Restate the entries word for word, omitting nothing.
= Beginning of Section =
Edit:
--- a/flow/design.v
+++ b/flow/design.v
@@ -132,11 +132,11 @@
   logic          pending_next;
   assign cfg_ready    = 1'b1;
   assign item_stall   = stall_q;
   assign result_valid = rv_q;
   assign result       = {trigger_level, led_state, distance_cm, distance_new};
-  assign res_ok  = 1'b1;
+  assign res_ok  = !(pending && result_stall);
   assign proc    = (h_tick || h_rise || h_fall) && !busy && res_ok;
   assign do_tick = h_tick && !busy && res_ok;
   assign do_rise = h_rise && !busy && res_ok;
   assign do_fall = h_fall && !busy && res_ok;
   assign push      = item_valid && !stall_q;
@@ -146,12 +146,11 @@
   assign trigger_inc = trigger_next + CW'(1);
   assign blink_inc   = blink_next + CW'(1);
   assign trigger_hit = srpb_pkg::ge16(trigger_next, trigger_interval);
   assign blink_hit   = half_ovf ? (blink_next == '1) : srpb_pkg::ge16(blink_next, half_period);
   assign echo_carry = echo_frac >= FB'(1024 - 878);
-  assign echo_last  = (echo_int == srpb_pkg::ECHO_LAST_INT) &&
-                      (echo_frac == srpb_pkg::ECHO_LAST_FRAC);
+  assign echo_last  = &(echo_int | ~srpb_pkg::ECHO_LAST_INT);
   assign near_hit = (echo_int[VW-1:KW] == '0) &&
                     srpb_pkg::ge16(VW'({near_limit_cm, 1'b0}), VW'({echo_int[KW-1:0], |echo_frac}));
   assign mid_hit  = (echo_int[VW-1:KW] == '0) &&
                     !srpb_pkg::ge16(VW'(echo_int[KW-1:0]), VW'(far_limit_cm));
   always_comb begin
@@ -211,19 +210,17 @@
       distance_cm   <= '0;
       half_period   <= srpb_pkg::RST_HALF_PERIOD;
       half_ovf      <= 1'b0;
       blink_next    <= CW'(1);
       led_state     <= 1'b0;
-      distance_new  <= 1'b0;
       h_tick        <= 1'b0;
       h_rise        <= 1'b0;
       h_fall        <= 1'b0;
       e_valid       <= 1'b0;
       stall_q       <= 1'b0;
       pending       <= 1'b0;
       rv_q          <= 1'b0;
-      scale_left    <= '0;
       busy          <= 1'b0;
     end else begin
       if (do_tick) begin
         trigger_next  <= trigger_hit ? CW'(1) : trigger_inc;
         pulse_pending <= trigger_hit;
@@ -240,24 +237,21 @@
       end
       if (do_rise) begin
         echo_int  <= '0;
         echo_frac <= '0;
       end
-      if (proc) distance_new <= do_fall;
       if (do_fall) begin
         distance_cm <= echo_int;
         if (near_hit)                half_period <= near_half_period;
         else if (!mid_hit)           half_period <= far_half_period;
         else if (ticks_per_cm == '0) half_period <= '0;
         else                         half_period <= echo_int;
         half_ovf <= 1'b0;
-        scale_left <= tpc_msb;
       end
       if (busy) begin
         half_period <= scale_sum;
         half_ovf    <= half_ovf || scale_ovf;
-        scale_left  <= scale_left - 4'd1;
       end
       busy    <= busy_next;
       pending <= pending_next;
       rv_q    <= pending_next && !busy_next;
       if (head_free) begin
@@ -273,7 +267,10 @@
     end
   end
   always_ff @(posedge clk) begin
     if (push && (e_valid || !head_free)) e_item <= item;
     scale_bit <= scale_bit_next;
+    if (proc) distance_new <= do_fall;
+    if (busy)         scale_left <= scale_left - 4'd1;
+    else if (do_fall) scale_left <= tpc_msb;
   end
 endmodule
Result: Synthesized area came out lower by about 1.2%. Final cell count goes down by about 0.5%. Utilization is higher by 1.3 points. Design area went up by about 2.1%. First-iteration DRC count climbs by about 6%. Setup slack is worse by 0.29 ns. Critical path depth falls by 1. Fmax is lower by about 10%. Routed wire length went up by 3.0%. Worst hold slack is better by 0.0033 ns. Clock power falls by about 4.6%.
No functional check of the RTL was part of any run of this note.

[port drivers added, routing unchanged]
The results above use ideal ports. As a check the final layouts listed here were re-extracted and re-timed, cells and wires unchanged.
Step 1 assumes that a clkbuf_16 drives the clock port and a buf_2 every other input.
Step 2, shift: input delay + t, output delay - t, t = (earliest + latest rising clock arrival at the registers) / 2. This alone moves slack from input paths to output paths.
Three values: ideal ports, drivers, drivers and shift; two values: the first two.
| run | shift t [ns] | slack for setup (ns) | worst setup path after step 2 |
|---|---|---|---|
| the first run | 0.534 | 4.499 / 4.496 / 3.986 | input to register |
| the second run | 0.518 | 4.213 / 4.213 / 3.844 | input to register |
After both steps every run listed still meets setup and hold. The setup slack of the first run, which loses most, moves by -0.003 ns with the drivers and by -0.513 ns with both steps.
= End of Section =
* TASK RESULT:
Edit:
--- a/flow/design.v
+++ b/flow/design.v
@@ -132,11 +132,11 @@
   logic          pending_next;
   assign cfg_ready    = 1'b1;
   assign item_stall   = stall_q;
   assign result_valid = rv_q;
   assign result       = {trigger_level, led_state, distance_cm, distance_new};
-  assign res_ok  = 1'b1;
+  assign res_ok  = !(pending && result_stall);
   assign proc    = (h_tick || h_rise || h_fall) && !busy && res_ok;
   assign do_tick = h_tick && !busy && res_ok;
   assign do_rise = h_rise && !busy && res_ok;
   assign do_fall = h_fall && !busy && res_ok;
   assign push      = item_valid && !stall_q;
@@ -146,12 +146,11 @@
   assign trigger_inc = trigger_next + CW'(1);
   assign blink_inc   = blink_next + CW'(1);
   assign trigger_hit = srpb_pkg::ge16(trigger_next, trigger_interval);
   assign blink_hit   = half_ovf ? (blink_next == '1) : srpb_pkg::ge16(blink_next, half_period);
   assign echo_carry = echo_frac >= FB'(1024 - 878);
-  assign echo_last  = (echo_int == srpb_pkg::ECHO_LAST_INT) &&
-                      (echo_frac == srpb_pkg::ECHO_LAST_FRAC);
+  assign echo_last  = &(echo_int | ~srpb_pkg::ECHO_LAST_INT);
   assign near_hit = (echo_int[VW-1:KW] == '0) &&
                     srpb_pkg::ge16(VW'({near_limit_cm, 1'b0}), VW'({echo_int[KW-1:0], |echo_frac}));
   assign mid_hit  = (echo_int[VW-1:KW] == '0) &&
                     !srpb_pkg::ge16(VW'(echo_int[KW-1:0]), VW'(far_limit_cm));
   always_comb begin
@@ -211,19 +210,17 @@
       distance_cm   <= '0;
       half_period   <= srpb_pkg::RST_HALF_PERIOD;
       half_ovf      <= 1'b0;
       blink_next    <= CW'(1);
       led_state     <= 1'b0;
-      distance_new  <= 1'b0;
       h_tick        <= 1'b0;
       h_rise        <= 1'b0;
       h_fall        <= 1'b0;
       e_valid       <= 1'b0;
       stall_q       <= 1'b0;
       pending       <= 1'b0;
       rv_q          <= 1'b0;
-      scale_left    <= '0;
       busy          <= 1'b0;
     end else begin
       if (do_tick) begin
         trigger_next  <= trigger_hit ? CW'(1) : trigger_inc;
         pulse_pending <= trigger_hit;
@@ -240,24 +237,21 @@
       end
       if (do_rise) begin
         echo_int  <= '0;
         echo_frac <= '0;
       end
-      if (proc) distance_new <= do_fall;
       if (do_fall) begin
         distance_cm <= echo_int;
         if (near_hit)                half_period <= near_half_period;
         else if (!mid_hit)           half_period <= far_half_period;
         else if (ticks_per_cm == '0) half_period <= '0;
         else                         half_period <= echo_int;
         half_ovf <= 1'b0;
-        scale_left <= tpc_msb;
       end
       if (busy) begin
         half_period <= scale_sum;
         half_ovf    <= half_ovf || scale_ovf;
-        scale_left  <= scale_left - 4'd1;
       end
       busy    <= busy_next;
       pending <= pending_next;
       rv_q    <= pending_next && !busy_next;
       if (head_free) begin
@@ -273,7 +267,10 @@
     end
   end
   always_ff @(posedge clk) begin
     if (push && (e_valid || !head_free)) e_item <= item;
     scale_bit <= scale_bit_next;
+    if (proc) distance_new <= do_fall;
+    if (busy)         scale_left <= scale_left - 4'd1;
+    else if (do_fall) scale_left <= tpc_msb;
   end
 endmodule
Result: Synthesized area came out lower by about 1.2%. Final cell count goes down by about 0.5%. Utilization is higher by 1.3 points. Design area went up by about 2.1%. First-iteration DRC count climbs by about 6%. Setup slack is worse by 0.29 ns. Critical path depth falls by 1. Fmax is lower by about 10%. Routed wire length went up by 3.0%. Worst hold slack is better by 0.0033 ns. Clock power falls by about 4.6%.
No functional check of the RTL was part of any run of this note.

[port drivers added, routing unchanged]
The results above use ideal ports. As a check the final layouts listed here were re-extracted and re-timed, cells and wires unchanged.
Step 1 assumes that a clkbuf_16 drives the clock port and a buf_2 every other input.
Step 2, shift: input delay + t, output delay - t, t = (earliest + latest rising clock arrival at the registers) / 2. This alone moves slack from input paths to output paths.
Three values: ideal ports, drivers, drivers and shift; two values: the first two.
| run | shift t [ns] | slack for setup (ns) | worst setup path after step 2 |
|---|---|---|---|
| the first run | 0.534 | 4.499 / 4.496 / 3.986 | input to register |
| the second run | 0.518 | 4.213 / 4.213 / 3.844 | input to register |
After both steps every run listed still meets setup and hold. The setup slack of the first run, which loses most, moves by -0.003 ns with the drivers and by -0.513 ns with both steps.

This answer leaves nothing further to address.